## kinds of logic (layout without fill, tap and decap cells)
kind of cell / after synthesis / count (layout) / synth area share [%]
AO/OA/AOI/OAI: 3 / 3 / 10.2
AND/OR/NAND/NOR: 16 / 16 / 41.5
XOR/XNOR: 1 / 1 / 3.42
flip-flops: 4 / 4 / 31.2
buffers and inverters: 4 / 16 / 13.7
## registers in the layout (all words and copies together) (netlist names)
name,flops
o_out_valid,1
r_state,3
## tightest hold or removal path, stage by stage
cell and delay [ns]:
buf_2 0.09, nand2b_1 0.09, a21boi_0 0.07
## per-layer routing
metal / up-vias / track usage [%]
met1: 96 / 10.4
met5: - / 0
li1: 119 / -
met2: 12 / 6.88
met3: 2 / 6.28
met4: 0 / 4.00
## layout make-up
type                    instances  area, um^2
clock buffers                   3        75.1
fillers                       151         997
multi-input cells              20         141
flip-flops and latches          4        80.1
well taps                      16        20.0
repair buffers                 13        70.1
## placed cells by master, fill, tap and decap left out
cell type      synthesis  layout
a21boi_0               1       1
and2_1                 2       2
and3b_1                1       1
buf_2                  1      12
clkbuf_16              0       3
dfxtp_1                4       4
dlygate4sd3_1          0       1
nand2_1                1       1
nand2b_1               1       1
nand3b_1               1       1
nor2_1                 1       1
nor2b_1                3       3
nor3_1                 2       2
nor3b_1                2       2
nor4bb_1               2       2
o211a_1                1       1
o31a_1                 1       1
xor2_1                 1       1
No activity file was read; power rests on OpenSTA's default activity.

————————

Determine how many lines of the records hold the word "decap", giving only that number.

Solution:
2